People can believe whatever they choose to believe, but to evoke the coercive power of the State to impose their personal (usually religious) coercion upon others is antithetical to what the majority of Americans want.
The extremists’ view and their desire to impose it upon others via state coersion is not the moral position of most Americans. If and when a fœtus achieves a stage of development where it is sentient and viable, it is recognized as a person and entitled to legal protection. Before that stage, a person does not yet exist. and the State must respect the prerogatives of the individual upon whom the developing entity is dependent, hence, Roe vs. Wade
Roe v. Wade has nothing to say about "life" nor the definitive timetable under which 'viability' occurs. It's arguing the circumstances under which the state can claim to possess a compelling interest which over-rides the privacy rights of the mother- nothing more. It neither requires them enforce or concede those interests, nor does it limit the circumstances in which a state may have an interest to just those. It merely presents a set of limitations relevant to the statute at hand- strict prohibition of abortion under any circumstances. It is providing one argument why that one law was unconstitutional.
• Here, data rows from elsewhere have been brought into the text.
[src/flat_wrapper.sv]
// flat-port wrapper written by rule: the top's interface ports become plain ports
module master_control_flat import master_control_pkg::*;
#(
    parameter int unsigned DELAY_CYCLES   = DEFAULT_DELAY_CYCLES,
    parameter int unsigned VALID_CYCLES   = DEFAULT_VALID_CYCLES,
    parameter int unsigned TIMEOUT_CYCLES = DEFAULT_TIMEOUT_CYCLES
)
  (clk, rst, bus_send, bus_data_sw, bus_ack, bus_request, bus_valid, bus_data_out, bus_notice, bus_busy, bus_timeout);
  master_control_if bus_i ();
  input logic clk;
  input logic rst;
  input wire logic [$bits(bus_i.send)-1:0] bus_send;
  input wire logic [$bits(bus_i.data_sw)-1:0] bus_data_sw;
  input wire logic [$bits(bus_i.ack)-1:0] bus_ack;
  output wire logic [$bits(bus_i.request)-1:0] bus_request;
  output wire logic [$bits(bus_i.valid)-1:0] bus_valid;
  output wire logic [$bits(bus_i.data_out)-1:0] bus_data_out;
  output wire logic [$bits(bus_i.notice)-1:0] bus_notice;
  output wire logic [$bits(bus_i.busy)-1:0] bus_busy;
  output wire logic [$bits(bus_i.timeout)-1:0] bus_timeout;
  assign bus_i.send = bus_send;
  assign bus_i.data_sw = bus_data_sw;
  assign bus_i.ack = bus_ack;
  assign bus_request = bus_i.request;
  assign bus_valid = bus_i.valid;
  assign bus_data_out = bus_i.data_out;
  assign bus_notice = bus_i.notice;
  assign bus_busy = bus_i.busy;
  assign bus_timeout = bus_i.timeout;
  master_control #(.DELAY_CYCLES(DELAY_CYCLES), .VALID_CYCLES(VALID_CYCLES), .TIMEOUT_CYCLES(TIMEOUT_CYCLES)) u_core (.clk(clk), .rst(rst), .bus(bus_i));
endmodule
[config.mk]
export PLATFORM = sky130hd
export DESIGN_NAME = rx_lane_arbiter_flat
export DESIGN_NICKNAME = d
export VERILOG_FILES = /design/src/rtl/rx_lane_arbiter_if.sv /design/src/rtl/rx_lane_arbiter.sv /design/src/flat_wrapper.sv
export SDC_FILE = /design/constraint.sdc
export NUM_CORES = 1
export LEC_CHECK = 0
export BUFFER_PORTS_ARGS = -buffer_cell sky130_fd_sc_hd__buf_2
export CELL_PAD_IN_SITES_DETAIL_PLACEMENT = 1
export CELL_PAD_IN_SITES_GLOBAL_PLACEMENT = 1
export CORE_MARGIN = 2
export CORE_UTILIZATION = 45
export DETAILED_ROUTE_END_ITERATION = 12
export GPL_ROUTABILITY_DRIVEN = 0
export PLACE_DENSITY_LB_ADDON = 0.1
export SKIP_LAST_GASP = 1
export SLEW_MARGIN = 30
export SYNTH_ARGS = -nofsm -noshare
export SYNTH_HDL_FRONTEND = slang
export SYNTH_SLANG_ARGS = --single-unit
[constraint.sdc]
create_clock -name clk_f -period 5.1 [get_ports clk_f]
set_clock_uncertainty 0.05 [all_clocks]
set_input_delay 0.765 -clock clk_f [delete_from_list [all_inputs] [get_ports clk_f]]
set_output_delay 0.765 -clock clk_f [all_outputs]
set_load 0.03 [all_outputs]
[src/rtl/rx_lane_arbiter_if.sv]
// rtl/rx_lane_arbiter_if.sv - lane inputs, controls and serialized output of rx_lane_arbiter
//   master : lane source / consumer side (drives data_rx*, valid_rx*, lane_en, ovf_clr, ready_out)
//   slave  : arbiter side (drives data_out, lane_out, valid_out, fifo_empty, fifo_full, ovf)
interface rx_lane_arbiter_if #(
    parameter int DATA_W = 8
);
    logic [DATA_W-1:0] data_rx0;
    logic [DATA_W-1:0] data_rx1;
    logic [DATA_W-1:0] data_rx2;
    logic [DATA_W-1:0] data_rx3;
    logic              valid_rx0;
    logic              valid_rx1;
    logic              valid_rx2;
    logic              valid_rx3;
    logic [3:0]        lane_en;
    logic [3:0]        ovf_clr;
    logic              ready_out;
    logic [DATA_W-1:0] data_out;
    logic [1:0]        lane_out;
    logic              valid_out;
    logic [3:0]        fifo_empty;
    logic [3:0]        fifo_full;
    logic [3:0]        ovf;

    modport master (
        output data_rx0, data_rx1, data_rx2, data_rx3,
        output valid_rx0, valid_rx1, valid_rx2, valid_rx3,
        output lane_en, ovf_clr, ready_out,
        input  data_out, lane_out, valid_out, fifo_empty, fifo_full, ovf
    );

    modport slave (
        input  data_rx0, data_rx1, data_rx2, data_rx3,
        input  valid_rx0, valid_rx1, valid_rx2, valid_rx3,
        input  lane_en, ovf_clr, ready_out,
        output data_out, lane_out, valid_out, fifo_empty, fifo_full, ovf
    );
endinterface

[src/rtl/rx_lane_arbiter.sv]
// rtl/rx_lane_arbiter.sv - four-lane receive FIFOs serialized round-robin onto one ready/valid port
//   clk_f : sole clock, posedge
//   reset : synchronous, active-high
//   bus   : rx_lane_arbiter_if.slave (lane inputs, enables, ovf clear, output port, status)
module rx_lane_arbiter #(
    parameter int DATA_W = 8,
    parameter int DEPTH  = 4
) (
    input  logic                 clk_f,
    input  logic                 reset,
    rx_lane_arbiter_if.slave     bus
);
    localparam int AW = $clog2(DEPTH);
    localparam int PW = AW + 1;

    logic [DATA_W-1:0] r_mem [4][DEPTH];
    logic [PW-1:0]     r_wr  [4];
    logic [PW-1:0]     r_rd  [4];
    logic [DATA_W-1:0] r_data;
    logic [1:0]        r_lane;
    logic              r_valid;
    logic [1:0]        r_last;
    logic [3:0]        r_ovf;

    logic [DATA_W-1:0] w_din [4];
    logic [3:0]        w_vin;
    logic [3:0]        w_empty;
    logic [3:0]        w_full;
    logic [3:0]        w_elig;
    logic              w_load_ok;
    logic              w_win;
    logic [1:0]        w_gnt;
    logic [1:0]        w_cand;
    logic [3:0]        w_pop;
    logic [3:0]        w_push;
    logic [3:0]        w_drop;

    assign w_din[0] = bus.data_rx0;
    assign w_din[1] = bus.data_rx1;
    assign w_din[2] = bus.data_rx2;
    assign w_din[3] = bus.data_rx3;
    assign w_vin    = {bus.valid_rx3, bus.valid_rx2, bus.valid_rx1, bus.valid_rx0};

    // Extra pointer MSB distinguishes full from empty when the index bits match.
    for (genvar g = 0; g < 4; g++) begin : g_status
        assign w_empty[g] = (r_wr[g] == r_rd[g]);
        assign w_full[g]  = (r_wr[g][AW] != r_rd[g][AW]) &&
                            (r_wr[g][AW-1:0] == r_rd[g][AW-1:0]);
    end

    assign w_elig    = ~w_empty & bus.lane_en;
    assign w_load_ok = !r_valid || bus.ready_out;

    // Search starts one past the last grant; k=4 wraps back to the last grant itself.
    always_comb begin
        w_win  = 1'b0;
        w_gnt  = r_last;
        w_cand = r_last;
        for (int k = 1; k <= 4; k++) begin
            w_cand = r_last + 2'(k);
            if (!w_win && w_elig[w_cand]) begin
                w_win = 1'b1;
                w_gnt = w_cand;
            end
        end
    end

    assign w_pop  = (w_load_ok && w_win) ? (4'b0001 << w_gnt) : 4'b0000;
    // A full lane still accepts when its head leaves this same edge.
    assign w_push = w_vin & bus.lane_en & (~w_full | w_pop);
    assign w_drop = w_vin & bus.lane_en & w_full & ~w_pop;

    always_ff @(posedge clk_f) begin
        for (int n = 0; n < 4; n++) begin
            if (w_push[n]) begin
                r_mem[n][r_wr[n][AW-1:0]] <= w_din[n];
            end
        end
    end

    always_ff @(posedge clk_f) begin
        if (reset) begin
            for (int n = 0; n < 4; n++) begin
                r_wr[n] <= '0;
                r_rd[n] <= '0;
            end
            r_data  <= '0;
            r_lane  <= 2'd0;
            r_valid <= 1'b0;
            r_last  <= 2'd3;
            r_ovf   <= 4'b0000;
        end else begin
            for (int n = 0; n < 4; n++) begin
                if (w_push[n]) begin
                    r_wr[n] <= r_wr[n] + PW'(1);
                end
                if (w_pop[n]) begin
                    r_rd[n] <= r_rd[n] + PW'(1);
                end
            end
            // A new drop outranks a same-cycle clear.
            r_ovf <= w_drop | (r_ovf & ~bus.ovf_clr);
            if (w_load_ok) begin
                if (w_win) begin
                    r_data  <= r_mem[w_gnt][r_rd[w_gnt][AW-1:0]];
                    r_lane  <= w_gnt;
                    r_valid <= 1'b1;
                    r_last  <= w_gnt;
                end else begin
                    r_valid <= 1'b0;
                end
            end
        end
    end

    assign bus.data_out   = r_data;
    assign bus.lane_out   = r_lane;
    assign bus.valid_out  = r_valid;
    assign bus.fifo_empty = w_empty;
    assign bus.fifo_full  = w_full;
    assign bus.ovf        = r_ovf;
endmodule

[src/flat_wrapper.sv]
// flat-port wrapper written by rule: the top's interface ports become plain ports
module rx_lane_arbiter_flat 
#(
    parameter int DATA_W = 8,
    parameter int DEPTH  = 4
)
  (clk_f, reset, bus_data_rx0, bus_data_rx1, bus_data_rx2, bus_data_rx3, bus_valid_rx0, bus_valid_rx1, bus_valid_rx2, bus_valid_rx3, bus_lane_en, bus_ovf_clr, bus_ready_out, bus_data_out, bus_lane_out, bus_valid_out, bus_fifo_empty, bus_fifo_full, bus_ovf);
  rx_lane_arbiter_if #(.DATA_W(DATA_W)) bus_i ();
  input  logic clk_f;
  input  logic reset;
  input wire logic [$bits(bus_i.data_rx0)-1:0] bus_data_rx0;
  input wire logic [$bits(bus_i.data_rx1)-1:0] bus_data_rx1;
  input wire logic [$bits(bus_i.data_rx2)-1:0] bus_data_rx2;
  input wire logic [$bits(bus_i.data_rx3)-1:0] bus_data_rx3;
  input wire logic [$bits(bus_i.valid_rx0)-1:0] bus_valid_rx0;
  input wire logic [$bits(bus_i.valid_rx1)-1:0] bus_valid_rx1;
  input wire logic [$bits(bus_i.valid_rx2)-1:0] bus_valid_rx2;
  input wire logic [$bits(bus_i.valid_rx3)-1:0] bus_valid_rx3;
  input wire logic [$bits(bus_i.lane_en)-1:0] bus_lane_en;
  input wire logic [$bits(bus_i.ovf_clr)-1:0] bus_ovf_clr;
  input wire logic [$bits(bus_i.ready_out)-1:0] bus_ready_out;
  output wire logic [$bits(bus_i.data_out)-1:0] bus_data_out;
  output wire logic [$bits(bus_i.lane_out)-1:0] bus_lane_out;
  output wire logic [$bits(bus_i.valid_out)-1:0] bus_valid_out;
  output wire logic [$bits(bus_i.fifo_empty)-1:0] bus_fifo_empty;
  output wire logic [$bits(bus_i.fifo_full)-1:0] bus_fifo_full;
  output wire logic [$bits(bus_i.ovf)-1:0] bus_ovf;
  assign bus_i.data_rx0 = bus_data_rx0;
  assign bus_i.data_rx1 = bus_data_rx1;
  assign bus_i.data_rx2 = bus_data_rx2;
  assign bus_i.data_rx3 = bus_data_rx3;
  assign bus_i.valid_rx0 = bus_valid_rx0;
  assign bus_i.valid_rx1 = bus_valid_rx1;
  assign bus_i.valid_rx2 = bus_valid_rx2;
  assign bus_i.valid_rx3 = bus_valid_rx3;
  assign bus_i.lane_en = bus_lane_en;
  assign bus_i.ovf_clr = bus_ovf_clr;
  assign bus_i.ready_out = bus_ready_out;
  assign bus_data_out = bus_i.data_out;
  assign bus_lane_out = bus_i.lane_out;
  assign bus_valid_out = bus_i.valid_out;
  assign bus_fifo_empty = bus_i.fifo_empty;
  assign bus_fifo_full = bus_i.fifo_full;
  assign bus_ovf = bus_i.ovf;
  rx_lane_arbiter #(.DATA_W(DATA_W), .DEPTH(DEPTH)) u_core (.clk_f(clk_f), .reset(reset), .bus(bus_i));
endmodule
# After elaboration in Yosys (flattened, before gate mapping)
# Memory sizes are Yosys's and may differ from the RTL's.
# Index checks and enable logic that the tools add are counted.
dict set report op_classes {
  n_addsub 11
  magnitude_cmp 13
  eq_ne 12
  shifts 1
  n_mux 67
  n_bitwise 25
  reduce_logical 18
}
# op n
set ops {}
lappend ops {{$mux 32} 4}
lappend ops {{$demux 8 s2} 4}
lappend ops {{$mux 8} 6}
lappend ops {{$mux 1} 35}
lappend ops {{$add 3x1->3 const B} 8}
lappend ops {{$and 4x4->4} 6}
lappend ops {{$mux 3} 8}
lappend ops {{$bmux 8 s2} 1}
lappend ops {{$not 4->4} 4}
lappend ops {{$ge 3x3->1 const B} 5}
lappend ops {{$not 2->3} 5}
lappend ops {{$eq 3x3->1} 4}
lappend ops {{$logic_and 1x1->1} 12}
lappend ops {{$lt 2x3->1 const B} 4}
lappend ops {{$lt 3x1->1 const B} 4}
lappend ops {{$bmux 1 s2} 4}
lappend ops {{$eq 2x2->1} 4}
lappend ops {{$mux 2} 4}
lappend ops {{$or 1x1->1} 8}
lappend ops {{$or 4x4->4} 2}
lappend ops {{$add 2x2->2 const B} 2}
lappend ops {{$logic_not 1->1} 4}
lappend ops {{$mux 4} 1}
lappend ops {{$ne 1x1->1} 4}
lappend ops {{other kinds (4)} 4}
dict set report word_totals {
  reg_bits 17
  ramBits 152
  input_bits 47
  out_inout_bits 23
  wordCells 155
  memories 3
}
# memory depth word_bits read_ports rd_clocked_by_memory_dff wr line
set mem_list {}
lappend mem_list {u_core.r_mem 4 32 1 0 4 rx_lane_arbiter.sv:16} ;# logic [DATA_W-1:0] r_mem [4][DEPTH];
lappend mem_list {u_core.r_rd 4 3 5 0 4 rx_lane_arbiter.sv:18} ;# logic [PW-1:0] r_rd [4];
lappend mem_list {u_core.r_wr 4 3 4 0 4 rx_lane_arbiter.sv:17} ;# logic [PW-1:0] r_wr [4];

# Longest topological paths before layout
# Gate-level depths: netlist of run 1.
dict set report logic_depth {
  depth_word 23
  mapped_depth 10
  ltp_nobuf 9
}

# Worst setup path before layout of run 1
# OpenSTA, ideal clock, no wires.
dict set report synth_path {
  path_kind {reg-to-reg}
  from {memory u_core.r_rd[1][2] (netlist bit)}
  to {memory u_core.r_mem[2][0] (netlist bit), enable pin}
  setup_ps 332
  arrival_time_ps 2697
  required_ps 4718
  setup_slack_ps 2021
  path_stages_with_launch 11
  path_buffers 1
  period_less_slack_ps 3079
  cell_sequence {edfxtp_1 xor2_1 o31ai_4 o22ai_1 a2111o_1 clkbuf_1 nor2_1 nand2_1 and2_1 nor2_1 and2_1}
}
# item line
set synth_rtl {}
lappend synth_rtl {{start: declaration} rx_lane_arbiter.sv:18}
lappend synth_rtl {{end: declaration} rx_lane_arbiter.sv:16}

==> results of run 1 <==
==> worst register-to-register path, cell delays in order, from the launching register on <==
cell and delay [ps]:
edfxtp_1 450, xor2_1 200, o31ai_1 460, nor3b_1 380, a2111oi_2 100, buf_4 210
nor2_1 570, nand2_1 260, and2_1 280, nor2_1 260, and2_1 430
==> per-stage QoR <==
stage,worst slack (ps),area (sq um),cells,util,power (mW)
floorplan,2020,7530,519,-,2.67
global placement,1270,8130,799,0.494,3.02
detailed placement,1070,8130,799,0.494,3.06
CTS,1040,8670,831,0.526,4.26
global route,698,8680,831,0.527,4.43
finish,1090,8680,831,0.527,4.24
==> area by class of cell <==
cell class,instances,share of cell area
repair buffers,75,0.0450
inverters,15,0.00649
clock buffers,21,0.0507
clock inverters,11,0.0115
well taps,220,0.0317
multi-input cells,320,0.289
flip-flops and latches,169,0.565
==> metal layers <==
metal	wire length (um)	global-route usage	up-vias	share of wire
li1	-	-	2180	-
met1	8130	0.280	2357	0.45
met2	9140	0.362	102	0.50
met3	677	0.0441	18	0.037
met4	310	0.0810	0	0.017
met5	0	0	-	0
==> cell families (layout without fill, tap and decap cells) <==
logic type,after synthesis,count (layout)
xor gates and xnor gates,21,21
AOI/OAI and AO/OA,83,83
adders and majority gates,20,20
buffers and inverters,30,122
DFF,169,169
muxes,67,67
and+or+nand+nor,129,129
==> sequential cells by signal, summed over array words and instances, names as in the netlist <==
name	count
u_core.bus.lane_out	2
u_core.r_last	2
u_core.bus.valid_out	1
u_core.bus.ovf	4
u_core.r_mem	128
u_core.r_rd	12
u_core.bus.data_out	8
u_core.r_wr	12
==> power breakdown <==
| part | switching (mW) | total (mW) | internal (mW) |
|---|---|---|---|
| logic | 0.824 | 1.31 | 0.485 |
| registers | 0.0942 | 1.73 | 1.63 |
| clock network | 0.528 | 1.20 | 0.670 |
==> cell usage after synthesis, types with 9 or more instances <==
cell | instances | area (sq um)
nor4_1 | 9 | 56.3
xor2_1 | 9 | 78.8
clkbuf_1 | 12 | 45.0
and3_1 | 16 | 100
a211oi_1 | 10 | 75.1
nor2_1 | 26 | 97.6
dfxtp_1 | 17 | 340
mux2i_1 | 56 | 561
xnor2_1 | 12 | 105
inv_1 | 15 | 56.3
edfxtp_1 | 152 | 4560
mux2_2 | 9 | 101
nor3_1 | 11 | 55.1
nand2_1 | 28 | 105
ha_1 | 20 | 250
o21ai_0 | 24 | 120
and2_1 | 21 | 131
==> path summary, 6_finish.rpt <==
check	start	endpoint	slack [ps]	cells after the start
min reg2reg	u_core.bus.ovf[1]	u_core.bus.ovf[1]	440	2
min	u_core.bus.ovf[1]	u_core.bus.ovf[1]	440	2
max	u_core.r_rd[2][1]	u_core.r_mem[3][30]	1090	10
max reg2reg	u_core.r_rd[2][1]	u_core.r_mem[3][30]	1090	10
==> impl_metrics.toml, run 1 <==
[global_route]
antenna_found_initial = 0
grt_max_degree = 26
grt_overflow = 0
grt_usage = 0.217
grt_pass1_wl_um = 28500
grt_pass1_vias = 5063

[power]
powerDensity_nw_per_um2 = 488
p_leak_nw = 3.19
ir_drop_uv = 279

[clock_tree]
clk_pin_slew_worst_paths_ps = 60
cts_resized = 0
htreeDepth = 4
clock_sinks = 169
cts-root-buf = "clkbuf_16"
numCtsBuffers = 17
insertion_delay_ps = 430
cts_tree = "yes"
hold_buffers = 0
clockBufferDepth = 2
postCtsSetupBuffers = 0

[drt]
drc = 0
wl_per_cell_um = 22.0
via_per_inst = 5.60
ant_nets = 0
dr_total_vias = 4657
drt_iter0_drc = 241
drt_wl_total_um = 18300
firstDrtPassIters = 5

[timing]
rsz0062_at_grt = "false"
min_period_ps = 4010
fin_crit_sh = 0.786
fin_tns_setup_ps = 0
setup_viol = 0
max_freq_mhz = 249
tightest_slew_ps = 841
slew_headroom = 0.423
hold_viol_final = 0
hold_ws_ps = 440
maxSlewViolCount = 0

[floorplanning]
io_pins = 70
die_y_um = 133
fp.coreArea_sq_um = 16500
dieArea_sq_um = 17800
start_util = 0.457
rows = 47
die_w_um = 133

[finish]
area_delta_synth_final_pct = 15.2
layout_common_cells = "edfxtp_1 (152), buf_2 (69), mux2i_1 (56), nand2_1 (28), nor2_1 (26)"
diodes = 0
drive_above_1_share = 0.214
n_fill_cell = 1619
final_common_cell = "edfxtp_1"
regArea_sq_um = 4900
nNetsFinal = 665
multiInputGateArea_sq_um = 2510

[logic_synthesis]
syn_avg_cell_area_sq_um = 14.5
synth_nets = 586
yosysUniqueCellTypes = 47
synth_xor_area_frac = 0.0244
synth_warnings = 0
ys_seq_area_frac = 0.651
synth_seq_cells = 169
synth_edf_count = 152
synth-compound-area-share = 0.0874
postSynth.topFlopCell = "edfxtp_1"
async_flop_share = 0
synthesis.area_sq_um = 7530
synth_mux_area_frac = 0.0939
synth_fa_ha_area_frac = 0.0332
synthSimpleGateAreaFrac = 0.0932
syn_inst = 519
synth_top_family_by_area = "multiplexers"

[setup_path]
slowest_stage = "nor2_1"
crit_chain = "xor2_1 > o31ai_1 > nor3b_1 > a2111oi_2 > buf_4 > nor2_1 > nand2_1 > and2_1 > nor2_1 > and2_1"
cp.required_ps = 5120
cp_slowest_stage_delay_ps = 560
critPathBufInv = 1
endpoint_kind = "flop"
crit_family = "simple AND/OR/NAND/NOR gates"
worst-path-max-fanout = 15
crit_type = "flop to flop"
critPathArrivalTime_ps = 4030
worst_setup_path_start_kind = "flop"

[placement]
numPortBuffers = 69
dp_hpwl_um = 13500

[min_path]
min_path_type = "flop to flop"

[run]
max-cap-violations = 0

[run_status]
status = "complete, no violations"
(Power assumes the default switching activity.)
==> run 2: changes to the inputs <==
Clock period 5.1 ns to 3.23 ns, I/O delays scaled along.
==> impl_metrics.toml, run 2 (synthesized netlist as in run 1, its figures left out) <==
[setup_path]
cp.required_ps = 3480
slowest_stage = "a2111o_1"
crit_type = "flop to flop"
critPathArrivalTime_ps = 3410
endpoint_kind = "flop"
worst_setup_path_start_kind = "flop"
crit_chain = "xor2_2 > o31ai_4 > buf_4 > nor3_2 > a2111o_1 > buf_6 > mux2i_4 > buf_12 > mux2_2 > a211oi_1 > nor4_2"
worst-path-max-fanout = 6
cp_slowest_stage_delay_ps = 450

[power]
clock_power_share = 0.274
p_comb_frac = 0.360
powerDensity_nw_per_um2 = 782
sequentialPowerShare = 0.366
ir_drop_uv = 421
swShare = 0.339
p_leak_nw = 3.62
p_int_mw = 4.92
power_switching_mw = 2.53

[global_route]
grt_max_degree = 26
grt_overflow = 0
grt_pass1_vias = 5218
grt_pass1_wl_um = 29300
antenna_found_initial = 0
grt_usage = 0.222

[timing]
max_freq_mhz = 316
min_period_ps = 3160
hold_viol_final = 0
setup_viol = 0
tightest_slew_ps = 993
hold_ws_ps = 224
maxSlewViolCount = 0
fin_crit_sh = 0.979
slew_headroom = 0.333

[floorplanning]
start_util = 0.457
io_pins = 70
rows = 47
die_w_um = 133
fp.coreArea_sq_um = 16500
dieArea_sq_um = 17800
die_y_um = 133

[finish]
regArea_sq_um = 4900
drive_above_1_share = 0.335
diodes = 0
n_fill_cell = 1637
multiInputGateArea_sq_um = 2660
nNetsFinal = 726
largest_register_ffs = 128
final_cell_area_sq_um = 9530
layout_common_cells = "edfxtp_1 (152), buf_2 (69), mux2i_1 (55), buf_4 (52)"
utilization = 0.579
final_common_cell = "edfxtp_1"
area_delta_synth_final_pct = 26.5

[clock_tree]
hold_buffers = 0
clockBufferDepth = 2
cts_tree = "yes"
htreeDepth = 4
clock_sinks = 169
clk_pin_slew_worst_paths_ps = 70
insertion_delay_ps = 420
numCtsBuffers = 17
cts-root-buf = "clkbuf_16"

[drt]
firstDrtPassIters = 4
ant_nets = 0
dr_total_vias = 4858
drc = 0
drt_wl_total_um = 19500
wl_per_cell_um = 21.8
drt_iter0_drc = 325
via_per_inst = 5.45

[run]
max-cap-violations = 0

[placement]
dp_hpwl_um = 13800
place_area_sq_um = 8570
numPortBuffers = 69

[run_status]
status = "complete, no violations"

[min_path]
min_path_type = "primary input to flop"
## run 2: cell type report
type	instances	area share
clock inverter	14	0.0171
tap	220	0.0289
multi-input combinational	320	0.280
clock buffer	18	0.0450
timing repair buffer	136	0.109
sequential	169	0.515
inverter	15	0.00591
## run 2: final timing paths
check,from,end,slack (ps),depth (start not counted)
max,u_core.r_wr[1][2],u_core.bus.data_out[3],70,11
min reg2reg,u_core.bus.ovf[1],u_core.bus.ovf[1],440,2
max reg2reg,u_core.r_wr[1][2],u_core.bus.data_out[3],70,11
min,bus_data_rx0[3],u_core.r_mem[0][3],220,1
## run 2: what timing repair did
action | 4_1_cts | 5_1_grt
pin swaps | 1 | 10
setup endpoints to repair | 71 | 148
cloned | 0 | 2
gates resized for setup | 8 | 30
buffers inserted | 5 | 15
## run 2: worst max-delay path: cells and delay by family (launching register included)
family,cells,cell delay [ps]
AND/OR/NAND/NOR,2,140
XOR/XNOR,1,220
flip-flops,1,430
AO/OA/AOI/OAI,3,1080
multiplexers,2,620
buffers and inverters,3,510
## run 2: per-layer routing
layer  up-vias  global-route usage  routed length [um]  share of wire
li1       2292                   -                   -              -
met1      2445               0.281                8260           0.42
met2        93               0.383               10100           0.52
met3        28              0.0320                 520          0.027
met4         0              0.0928                 539          0.028
met5         -                   0                   0              0
## run 2: power by group through the flow
stage | sequential, mW | clock (mW) | combinational, mW
floorplan | 2.83 | 0 | 1.38
global placement | 2.75 | 0 | 2.23
detailed placement | 2.76 | 0 | 2.28
CTS | 2.72 | 2.07 | 2.36
global route | 2.74 | 2.15 | 2.88
finish | 2.73 | 2.04 | 2.68
## run 2: stage by stage
step | TNS [ps] | worst slack [ps] | power (mW) | instances
2_1_floorplan | 0 | 151 | 4.21 | 519
3_3_place_gp | -2550 | -91.0 | 4.98 | 838
3_5_place_dp | -4840 | -162 | 5.05 | 838
4_1_cts | -24.6 | -19.4 | 7.16 | 875
5_1_grt | -283 | -60.3 | 7.77 | 892
6_report | 0 | 67.8 | 7.45 | 892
The section regarding the second trimester dictates the point in which the state's interest in the mother's health can override her unrestrained privacy rights. Essentially, it represents the point at which the state can regulate certain aspects of abortion to protect the mother from herself.
The viability issue is completely separate- it represents the point at which the state's interest in protecting fetus's rights can be argued to override the mother's. Although the third trimester is generally held up as the benchmark for this, it was a compromise- the medical definition of viability clearly out-weighs any artificial timeline, and, given sufficiently advanced medical technology, can clearly kick in before the state's interest in the mother- i.e. if it became medically routine for a fetus to live outside the womb at the age of two weeks, that would be the new test for when the state could, but not necessarily must, impose its interests in protecting the fetus over the privacy rights of the mother. The viability issue would then render the interests in the mother’s health moot, if the state chooses to peruse it.